'''
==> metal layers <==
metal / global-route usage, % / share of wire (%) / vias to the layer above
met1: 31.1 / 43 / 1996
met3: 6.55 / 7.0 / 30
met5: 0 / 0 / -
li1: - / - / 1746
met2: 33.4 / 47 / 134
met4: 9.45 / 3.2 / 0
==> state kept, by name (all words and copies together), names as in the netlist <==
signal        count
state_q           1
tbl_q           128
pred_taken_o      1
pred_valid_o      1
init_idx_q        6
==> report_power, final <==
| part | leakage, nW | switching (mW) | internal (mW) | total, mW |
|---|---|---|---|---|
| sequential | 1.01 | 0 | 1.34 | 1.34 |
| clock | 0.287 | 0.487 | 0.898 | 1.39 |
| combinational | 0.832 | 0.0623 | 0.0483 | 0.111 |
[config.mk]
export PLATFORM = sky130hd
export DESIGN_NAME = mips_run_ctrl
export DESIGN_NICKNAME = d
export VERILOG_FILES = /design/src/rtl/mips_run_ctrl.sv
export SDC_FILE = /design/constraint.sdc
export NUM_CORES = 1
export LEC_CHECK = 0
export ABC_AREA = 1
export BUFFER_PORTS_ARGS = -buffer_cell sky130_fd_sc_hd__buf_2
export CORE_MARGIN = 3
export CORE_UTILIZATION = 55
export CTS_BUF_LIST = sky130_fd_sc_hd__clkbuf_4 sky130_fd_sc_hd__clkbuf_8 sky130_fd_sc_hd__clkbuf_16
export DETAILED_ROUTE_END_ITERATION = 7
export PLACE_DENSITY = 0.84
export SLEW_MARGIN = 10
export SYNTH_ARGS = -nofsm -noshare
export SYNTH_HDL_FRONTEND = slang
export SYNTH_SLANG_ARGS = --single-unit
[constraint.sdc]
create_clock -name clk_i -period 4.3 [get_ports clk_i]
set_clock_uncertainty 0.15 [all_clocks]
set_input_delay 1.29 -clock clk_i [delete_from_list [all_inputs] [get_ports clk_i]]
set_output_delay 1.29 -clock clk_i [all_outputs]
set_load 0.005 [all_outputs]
'''
'''
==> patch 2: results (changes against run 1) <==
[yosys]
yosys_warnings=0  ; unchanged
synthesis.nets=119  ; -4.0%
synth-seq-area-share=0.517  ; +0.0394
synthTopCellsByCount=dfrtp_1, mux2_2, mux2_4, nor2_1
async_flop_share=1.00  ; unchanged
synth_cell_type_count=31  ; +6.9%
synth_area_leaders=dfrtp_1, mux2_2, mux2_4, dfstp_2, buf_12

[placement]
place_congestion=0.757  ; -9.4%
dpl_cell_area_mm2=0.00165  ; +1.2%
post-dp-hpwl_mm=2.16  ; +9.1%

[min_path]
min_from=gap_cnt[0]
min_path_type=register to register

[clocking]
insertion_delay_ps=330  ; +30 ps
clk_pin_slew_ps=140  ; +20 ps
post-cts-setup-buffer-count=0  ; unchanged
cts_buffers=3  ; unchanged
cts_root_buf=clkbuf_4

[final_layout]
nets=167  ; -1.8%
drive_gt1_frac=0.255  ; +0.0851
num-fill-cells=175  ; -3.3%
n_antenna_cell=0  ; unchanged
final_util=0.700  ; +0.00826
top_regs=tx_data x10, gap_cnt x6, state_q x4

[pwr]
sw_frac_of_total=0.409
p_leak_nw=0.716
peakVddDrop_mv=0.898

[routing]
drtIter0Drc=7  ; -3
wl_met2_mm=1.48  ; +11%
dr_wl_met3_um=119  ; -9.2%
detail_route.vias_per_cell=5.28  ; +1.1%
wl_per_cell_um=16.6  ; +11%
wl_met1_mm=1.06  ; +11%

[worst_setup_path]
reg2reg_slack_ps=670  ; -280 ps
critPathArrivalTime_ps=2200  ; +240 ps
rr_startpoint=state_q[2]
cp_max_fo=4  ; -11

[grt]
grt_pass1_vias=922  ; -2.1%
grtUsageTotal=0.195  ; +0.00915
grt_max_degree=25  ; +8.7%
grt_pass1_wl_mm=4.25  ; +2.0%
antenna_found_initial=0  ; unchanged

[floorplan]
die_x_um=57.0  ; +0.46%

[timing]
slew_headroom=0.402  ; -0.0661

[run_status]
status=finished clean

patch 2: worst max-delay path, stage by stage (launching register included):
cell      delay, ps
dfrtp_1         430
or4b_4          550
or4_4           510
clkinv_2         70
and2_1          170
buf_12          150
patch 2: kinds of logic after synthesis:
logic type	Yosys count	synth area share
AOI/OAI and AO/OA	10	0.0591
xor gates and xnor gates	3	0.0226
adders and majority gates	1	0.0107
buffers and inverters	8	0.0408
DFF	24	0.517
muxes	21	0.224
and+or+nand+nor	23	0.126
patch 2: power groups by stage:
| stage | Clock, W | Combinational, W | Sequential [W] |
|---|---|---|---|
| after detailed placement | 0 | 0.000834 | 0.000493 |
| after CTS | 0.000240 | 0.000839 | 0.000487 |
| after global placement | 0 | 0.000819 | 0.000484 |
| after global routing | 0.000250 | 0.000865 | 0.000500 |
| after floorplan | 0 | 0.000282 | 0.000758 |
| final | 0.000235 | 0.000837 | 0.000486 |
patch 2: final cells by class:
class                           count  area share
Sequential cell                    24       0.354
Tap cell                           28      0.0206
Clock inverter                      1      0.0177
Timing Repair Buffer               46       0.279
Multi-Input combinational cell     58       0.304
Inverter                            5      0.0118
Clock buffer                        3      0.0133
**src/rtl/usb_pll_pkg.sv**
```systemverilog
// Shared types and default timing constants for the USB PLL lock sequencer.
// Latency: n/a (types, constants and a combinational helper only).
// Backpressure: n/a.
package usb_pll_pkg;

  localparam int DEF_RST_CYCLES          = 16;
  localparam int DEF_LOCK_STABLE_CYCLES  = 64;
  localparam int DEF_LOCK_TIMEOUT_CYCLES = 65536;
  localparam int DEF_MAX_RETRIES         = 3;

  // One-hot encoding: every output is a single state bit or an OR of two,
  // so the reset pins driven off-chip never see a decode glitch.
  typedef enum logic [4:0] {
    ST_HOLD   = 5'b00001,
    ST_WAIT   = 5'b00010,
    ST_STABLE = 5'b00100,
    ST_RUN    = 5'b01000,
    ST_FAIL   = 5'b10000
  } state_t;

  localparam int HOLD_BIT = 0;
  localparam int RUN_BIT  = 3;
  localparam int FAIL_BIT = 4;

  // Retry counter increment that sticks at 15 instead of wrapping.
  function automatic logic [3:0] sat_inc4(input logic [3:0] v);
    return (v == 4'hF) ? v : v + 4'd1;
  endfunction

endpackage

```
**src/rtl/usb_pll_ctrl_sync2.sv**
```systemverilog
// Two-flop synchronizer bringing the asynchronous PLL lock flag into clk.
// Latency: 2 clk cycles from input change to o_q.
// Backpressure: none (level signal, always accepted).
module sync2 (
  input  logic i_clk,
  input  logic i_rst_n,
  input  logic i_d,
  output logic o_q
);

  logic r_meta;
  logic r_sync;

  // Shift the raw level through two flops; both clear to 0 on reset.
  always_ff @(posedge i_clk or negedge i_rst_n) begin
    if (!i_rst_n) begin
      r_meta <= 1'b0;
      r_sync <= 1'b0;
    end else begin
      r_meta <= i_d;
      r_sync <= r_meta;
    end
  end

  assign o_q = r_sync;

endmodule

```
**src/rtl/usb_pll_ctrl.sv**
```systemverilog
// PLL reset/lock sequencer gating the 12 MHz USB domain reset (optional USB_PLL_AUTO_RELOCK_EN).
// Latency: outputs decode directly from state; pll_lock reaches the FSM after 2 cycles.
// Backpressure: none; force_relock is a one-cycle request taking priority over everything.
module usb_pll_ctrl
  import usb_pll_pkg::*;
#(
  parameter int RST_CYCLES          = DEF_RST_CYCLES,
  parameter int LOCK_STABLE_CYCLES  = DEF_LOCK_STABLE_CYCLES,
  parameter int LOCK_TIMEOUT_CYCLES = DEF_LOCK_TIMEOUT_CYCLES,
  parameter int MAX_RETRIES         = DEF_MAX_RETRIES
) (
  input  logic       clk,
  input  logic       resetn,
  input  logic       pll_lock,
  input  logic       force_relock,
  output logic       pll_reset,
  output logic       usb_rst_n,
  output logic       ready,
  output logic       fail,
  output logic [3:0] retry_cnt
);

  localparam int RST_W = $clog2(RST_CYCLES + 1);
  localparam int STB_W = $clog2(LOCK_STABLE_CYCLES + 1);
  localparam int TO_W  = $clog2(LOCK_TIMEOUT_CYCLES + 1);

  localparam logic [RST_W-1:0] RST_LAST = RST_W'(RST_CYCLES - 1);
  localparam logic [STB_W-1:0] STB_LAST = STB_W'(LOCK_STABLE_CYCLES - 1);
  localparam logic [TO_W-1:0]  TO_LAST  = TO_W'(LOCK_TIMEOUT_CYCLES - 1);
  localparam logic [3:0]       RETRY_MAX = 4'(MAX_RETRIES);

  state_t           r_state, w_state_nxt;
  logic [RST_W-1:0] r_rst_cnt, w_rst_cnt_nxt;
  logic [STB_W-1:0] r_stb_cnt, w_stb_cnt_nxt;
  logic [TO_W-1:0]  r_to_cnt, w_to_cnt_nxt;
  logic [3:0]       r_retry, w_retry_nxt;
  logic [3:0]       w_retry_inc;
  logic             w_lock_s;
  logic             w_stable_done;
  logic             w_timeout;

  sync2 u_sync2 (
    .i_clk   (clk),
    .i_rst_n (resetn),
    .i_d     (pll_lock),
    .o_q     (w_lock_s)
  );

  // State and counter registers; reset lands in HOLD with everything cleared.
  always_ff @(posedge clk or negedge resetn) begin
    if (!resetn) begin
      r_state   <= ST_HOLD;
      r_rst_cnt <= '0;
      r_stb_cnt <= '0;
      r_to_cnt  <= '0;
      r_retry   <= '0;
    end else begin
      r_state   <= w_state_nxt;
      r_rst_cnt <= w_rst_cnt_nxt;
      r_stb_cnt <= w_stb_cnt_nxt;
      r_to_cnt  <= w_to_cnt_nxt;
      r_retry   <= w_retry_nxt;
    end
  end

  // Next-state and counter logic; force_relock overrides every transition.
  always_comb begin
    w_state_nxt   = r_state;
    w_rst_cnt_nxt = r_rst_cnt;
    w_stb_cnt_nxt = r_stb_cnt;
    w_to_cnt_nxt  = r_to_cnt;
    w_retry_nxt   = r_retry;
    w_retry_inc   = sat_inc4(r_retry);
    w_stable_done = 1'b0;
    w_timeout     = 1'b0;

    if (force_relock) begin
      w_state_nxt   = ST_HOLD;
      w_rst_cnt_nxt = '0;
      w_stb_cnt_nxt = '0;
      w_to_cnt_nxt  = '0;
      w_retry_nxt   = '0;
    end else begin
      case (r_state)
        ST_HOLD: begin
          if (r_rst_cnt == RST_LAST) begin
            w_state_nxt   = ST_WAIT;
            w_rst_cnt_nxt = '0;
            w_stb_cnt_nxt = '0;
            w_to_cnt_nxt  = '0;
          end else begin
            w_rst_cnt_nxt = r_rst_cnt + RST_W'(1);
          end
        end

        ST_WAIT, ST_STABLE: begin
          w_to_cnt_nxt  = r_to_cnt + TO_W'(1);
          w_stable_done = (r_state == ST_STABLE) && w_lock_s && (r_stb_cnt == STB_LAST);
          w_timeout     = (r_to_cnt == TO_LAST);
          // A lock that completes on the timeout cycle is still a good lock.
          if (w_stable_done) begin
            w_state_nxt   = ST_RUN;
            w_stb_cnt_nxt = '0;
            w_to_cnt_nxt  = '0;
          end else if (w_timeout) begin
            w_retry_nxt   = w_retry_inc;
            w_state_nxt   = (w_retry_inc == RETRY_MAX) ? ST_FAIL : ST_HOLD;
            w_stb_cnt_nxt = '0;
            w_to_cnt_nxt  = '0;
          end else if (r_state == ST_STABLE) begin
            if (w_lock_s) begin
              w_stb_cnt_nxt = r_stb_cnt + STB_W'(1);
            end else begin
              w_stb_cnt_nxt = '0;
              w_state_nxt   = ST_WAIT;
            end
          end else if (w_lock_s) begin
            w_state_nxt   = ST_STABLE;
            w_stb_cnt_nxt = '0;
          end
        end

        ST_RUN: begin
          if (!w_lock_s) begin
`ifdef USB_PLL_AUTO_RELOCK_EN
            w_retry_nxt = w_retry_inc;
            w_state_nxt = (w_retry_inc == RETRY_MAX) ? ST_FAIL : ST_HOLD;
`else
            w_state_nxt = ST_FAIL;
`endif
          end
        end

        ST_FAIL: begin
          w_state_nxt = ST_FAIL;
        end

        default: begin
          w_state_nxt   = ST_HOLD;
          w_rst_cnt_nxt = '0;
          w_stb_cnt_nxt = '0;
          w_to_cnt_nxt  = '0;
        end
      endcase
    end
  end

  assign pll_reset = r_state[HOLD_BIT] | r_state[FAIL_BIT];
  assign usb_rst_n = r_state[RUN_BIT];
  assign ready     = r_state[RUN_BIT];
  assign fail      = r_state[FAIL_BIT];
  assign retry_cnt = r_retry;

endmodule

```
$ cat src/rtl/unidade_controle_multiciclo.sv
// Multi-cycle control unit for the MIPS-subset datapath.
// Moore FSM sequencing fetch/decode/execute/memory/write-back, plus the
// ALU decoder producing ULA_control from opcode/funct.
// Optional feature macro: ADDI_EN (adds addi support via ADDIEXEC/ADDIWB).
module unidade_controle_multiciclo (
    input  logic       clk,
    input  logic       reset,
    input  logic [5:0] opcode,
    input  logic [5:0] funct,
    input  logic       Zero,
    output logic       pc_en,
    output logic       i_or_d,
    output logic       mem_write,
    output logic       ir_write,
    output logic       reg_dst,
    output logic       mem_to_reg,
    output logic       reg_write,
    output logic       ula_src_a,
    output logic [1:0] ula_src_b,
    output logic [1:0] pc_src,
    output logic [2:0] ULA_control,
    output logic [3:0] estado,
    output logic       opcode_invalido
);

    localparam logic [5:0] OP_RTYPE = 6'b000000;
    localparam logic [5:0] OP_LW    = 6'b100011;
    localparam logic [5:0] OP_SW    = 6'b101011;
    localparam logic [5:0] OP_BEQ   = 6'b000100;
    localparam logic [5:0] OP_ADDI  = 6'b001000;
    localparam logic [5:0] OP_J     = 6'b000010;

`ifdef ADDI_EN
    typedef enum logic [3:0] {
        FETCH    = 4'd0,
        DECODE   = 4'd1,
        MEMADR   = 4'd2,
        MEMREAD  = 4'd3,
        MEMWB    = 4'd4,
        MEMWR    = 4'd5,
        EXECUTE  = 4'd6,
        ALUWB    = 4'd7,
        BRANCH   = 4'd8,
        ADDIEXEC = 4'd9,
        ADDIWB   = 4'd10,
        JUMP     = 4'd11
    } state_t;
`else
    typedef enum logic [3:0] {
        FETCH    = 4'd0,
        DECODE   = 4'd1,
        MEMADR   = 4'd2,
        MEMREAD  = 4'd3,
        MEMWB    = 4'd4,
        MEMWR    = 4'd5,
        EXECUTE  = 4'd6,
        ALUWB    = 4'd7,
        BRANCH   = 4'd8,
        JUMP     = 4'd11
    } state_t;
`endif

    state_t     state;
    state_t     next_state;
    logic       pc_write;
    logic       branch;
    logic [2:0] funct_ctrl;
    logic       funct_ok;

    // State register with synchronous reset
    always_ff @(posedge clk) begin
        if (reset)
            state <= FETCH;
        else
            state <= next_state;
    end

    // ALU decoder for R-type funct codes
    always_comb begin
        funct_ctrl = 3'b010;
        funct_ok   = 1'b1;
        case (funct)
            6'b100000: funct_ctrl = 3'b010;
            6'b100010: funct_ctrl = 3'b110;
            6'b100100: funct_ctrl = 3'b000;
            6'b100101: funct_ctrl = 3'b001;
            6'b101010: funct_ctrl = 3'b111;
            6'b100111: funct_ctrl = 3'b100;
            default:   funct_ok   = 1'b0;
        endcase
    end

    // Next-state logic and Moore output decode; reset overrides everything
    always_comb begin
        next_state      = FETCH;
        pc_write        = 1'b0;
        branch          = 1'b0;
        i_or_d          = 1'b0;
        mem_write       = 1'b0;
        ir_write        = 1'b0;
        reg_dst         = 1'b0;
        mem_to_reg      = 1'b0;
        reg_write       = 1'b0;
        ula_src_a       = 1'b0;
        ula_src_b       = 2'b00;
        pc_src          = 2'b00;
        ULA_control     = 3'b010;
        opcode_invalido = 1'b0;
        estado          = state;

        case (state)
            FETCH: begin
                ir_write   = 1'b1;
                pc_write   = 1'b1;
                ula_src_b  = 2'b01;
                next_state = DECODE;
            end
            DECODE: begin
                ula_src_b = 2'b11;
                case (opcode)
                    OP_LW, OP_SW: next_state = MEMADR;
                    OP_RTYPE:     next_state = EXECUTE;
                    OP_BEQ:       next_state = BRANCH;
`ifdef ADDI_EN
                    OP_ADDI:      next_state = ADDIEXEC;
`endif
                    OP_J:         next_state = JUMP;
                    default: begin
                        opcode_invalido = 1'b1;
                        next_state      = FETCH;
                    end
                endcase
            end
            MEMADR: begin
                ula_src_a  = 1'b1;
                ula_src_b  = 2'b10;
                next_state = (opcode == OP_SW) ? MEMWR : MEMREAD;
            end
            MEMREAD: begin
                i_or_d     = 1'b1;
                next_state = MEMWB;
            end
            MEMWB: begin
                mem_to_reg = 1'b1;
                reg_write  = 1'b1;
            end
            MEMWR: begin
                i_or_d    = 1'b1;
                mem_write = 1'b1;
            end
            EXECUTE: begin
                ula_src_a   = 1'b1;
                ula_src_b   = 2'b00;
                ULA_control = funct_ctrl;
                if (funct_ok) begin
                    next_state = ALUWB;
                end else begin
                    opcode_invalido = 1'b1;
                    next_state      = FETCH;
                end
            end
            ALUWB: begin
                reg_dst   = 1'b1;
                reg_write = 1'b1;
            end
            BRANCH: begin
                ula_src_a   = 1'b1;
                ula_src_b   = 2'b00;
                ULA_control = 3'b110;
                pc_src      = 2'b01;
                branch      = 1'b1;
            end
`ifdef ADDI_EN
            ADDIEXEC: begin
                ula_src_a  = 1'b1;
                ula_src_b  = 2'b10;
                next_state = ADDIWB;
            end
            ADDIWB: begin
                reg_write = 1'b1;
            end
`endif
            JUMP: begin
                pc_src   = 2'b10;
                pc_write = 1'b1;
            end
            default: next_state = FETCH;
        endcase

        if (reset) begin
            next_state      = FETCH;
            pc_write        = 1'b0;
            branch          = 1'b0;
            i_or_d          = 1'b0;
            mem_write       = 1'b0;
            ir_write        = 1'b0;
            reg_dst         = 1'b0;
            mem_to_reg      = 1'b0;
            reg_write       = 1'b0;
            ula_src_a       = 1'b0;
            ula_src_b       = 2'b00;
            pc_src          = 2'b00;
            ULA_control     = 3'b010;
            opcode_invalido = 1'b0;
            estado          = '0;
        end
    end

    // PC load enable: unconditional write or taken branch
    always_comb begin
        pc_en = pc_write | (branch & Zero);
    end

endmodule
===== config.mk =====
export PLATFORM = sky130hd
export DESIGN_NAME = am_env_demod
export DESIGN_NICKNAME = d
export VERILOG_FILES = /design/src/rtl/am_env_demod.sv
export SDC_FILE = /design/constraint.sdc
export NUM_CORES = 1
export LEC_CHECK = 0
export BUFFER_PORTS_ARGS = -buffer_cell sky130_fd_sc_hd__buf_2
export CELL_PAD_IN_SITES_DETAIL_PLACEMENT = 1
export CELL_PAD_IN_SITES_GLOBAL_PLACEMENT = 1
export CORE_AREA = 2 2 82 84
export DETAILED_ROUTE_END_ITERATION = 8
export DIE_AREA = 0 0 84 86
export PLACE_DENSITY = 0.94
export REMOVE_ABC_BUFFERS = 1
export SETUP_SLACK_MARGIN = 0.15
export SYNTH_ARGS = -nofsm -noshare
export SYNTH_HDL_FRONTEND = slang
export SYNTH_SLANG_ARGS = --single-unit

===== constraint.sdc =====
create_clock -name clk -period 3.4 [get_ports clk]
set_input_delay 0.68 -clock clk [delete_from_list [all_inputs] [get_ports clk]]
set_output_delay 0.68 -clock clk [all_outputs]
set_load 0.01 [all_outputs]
'''
I need every line of the material that includes "stage", so please copy them out.

patch 2: worst max-delay path, stage by stage (launching register included):
patch 2: power groups by stage:
| stage | Clock, W | Combinational, W | Sequential [W] |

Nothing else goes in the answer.